(Photo by HomeVisit) Although the house retains period features such as heart of pine floors, dentil moldings and elegantly carved fireplace mantels, it lives like a modern home with an open flow.

Over the years, this early Georgian house on a crest of a hill in Fairfax has continually reinvented itself, changing its looks and changing its name, but retaining its essential character.

Around 1750, on what was known as the old Ravensworth tract, William Fitzhugh built a three-bedroom farmhouse called Aspen Grove because of the surrounding aspen and locust trees. The house was made of broken, untrimmed stone with brick quoined corners and brick chimneys.

William Sagar bought the home in 1855. Sagar was a prominent Fairfax resident who donated land for the first public school in Fairfax County. As a Northerner and a Quaker, he strongly opposed slavery. It is said that the house was used as a station on the Underground Railroad.

During the Civil War, the Sagars were forced to abandon the home, and soldiers from both sides occupied it. A research paper written by Wendy Nicholas on Aspen Grove described “great quaking aspen trees surrounding the house . . . were well carved with the initials and identification of military units of the Union and Confederate soldiers who were stationed in the area.”

One soldier apparently lingers. Like many old houses, Aspen Grove has its own ghost. According to legend, a Union soldier heard noises in the middle of the night and ran outside, leaving his boots behind. He was killed and now returns to search the home for his boots. HGTV was so intrigued by the story and the house that the cable television network featured both on its show “If Walls Could Talk.”

“We’ve heard funny noises from time to time, but nothing spooky or strange,” said Betsy Rutkowski, the owner and listing agent. “It makes a fun story, though.”


(Photo by HomeVisit) The kitchen is one of the many rooms in the home that has been updated.

The Sagars returned to the home, which had been left in ruin. It was stripped of trim both inside and outside, the central chimney destroyed and bricks stolen. They rebuilt the home, stuccoing over the stone,  and their heirs lived there until William S. Earle bought it in 1920 and renamed it Montague Farms.

Earle made substantial changes to the house and grounds. He expanded the home, rerouted the central stairway and made the fireplace openings smaller and added hand-carved mantels. He removed the cupola and replaced the wood-shingle roof with a copper one. He cut down the aspen trees and put in an English boxwood garden.
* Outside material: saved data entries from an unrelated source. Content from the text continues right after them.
===== config.mk =====
export PLATFORM = sky130hd
export DESIGN_NAME = tank_mover_flat
export DESIGN_NICKNAME = d
export VERILOG_FILES = /design/src/rtl/tank_pkg.sv /design/src/rtl/tank_mover_if.sv /design/src/rtl/tank_pos_step.sv /design/src/rtl/tank_mover.sv /design/src/flat_wrapper.sv
export SDC_FILE = /design/constraint.sdc
export NUM_CORES = 1
export LEC_CHECK = 0
export ABC_AREA = 0
export BUFFER_PORTS_ARGS = -buffer_cell sky130_fd_sc_hd__buf_4
export CAP_MARGIN = 25
export CORE_UTILIZATION = 61
export DETAILED_ROUTE_END_ITERATION = 8
export GPL_TIMING_DRIVEN = 0
export HOLD_SLACK_MARGIN = 0.05
export MAX_ROUTING_LAYER = met4
export PLACE_DENSITY = 0.81
export SLEW_MARGIN = 20
export SYNTH_ARGS = -nofsm -noshare
export SYNTH_HDL_FRONTEND = slang
export SYNTH_SLANG_ARGS = --single-unit

===== constraint.sdc =====
create_clock -name clk -period 5.3 [get_ports clk]
set_input_delay 1.325 -clock clk [delete_from_list [all_inputs] [get_ports clk]]
set_output_delay 1.325 -clock clk [all_outputs]
set_load 0.01 [all_outputs]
When Samuel and Gladys Stoneburner purchased the home in 1959, they changed the front entrance from the north to the east side and added four columns to hold up a stately portico.


(Photo by HomeVisit) The veranda is an ideal spot to spend a lazy summer afternoon.

Despite all the changes, some of the home’s noteworthy features remain — such as the honey-colored heart of pine floors, the 10-foot ceilings with dentil moldings and the elegantly carved fireplace mantels.

Because of all its modifications, the house is not listed on the National Register of Historic Places, but it is part of the Historic American Buildings Survey inventory.

The four-bedroom, four-bathroom, 3,038-square-foot home is listed at $1,075,000. An open house is scheduled for Sunday from 1 to 4 p.m.

Listing: 10212 Aspen Willow Dr., Fairfax, Va.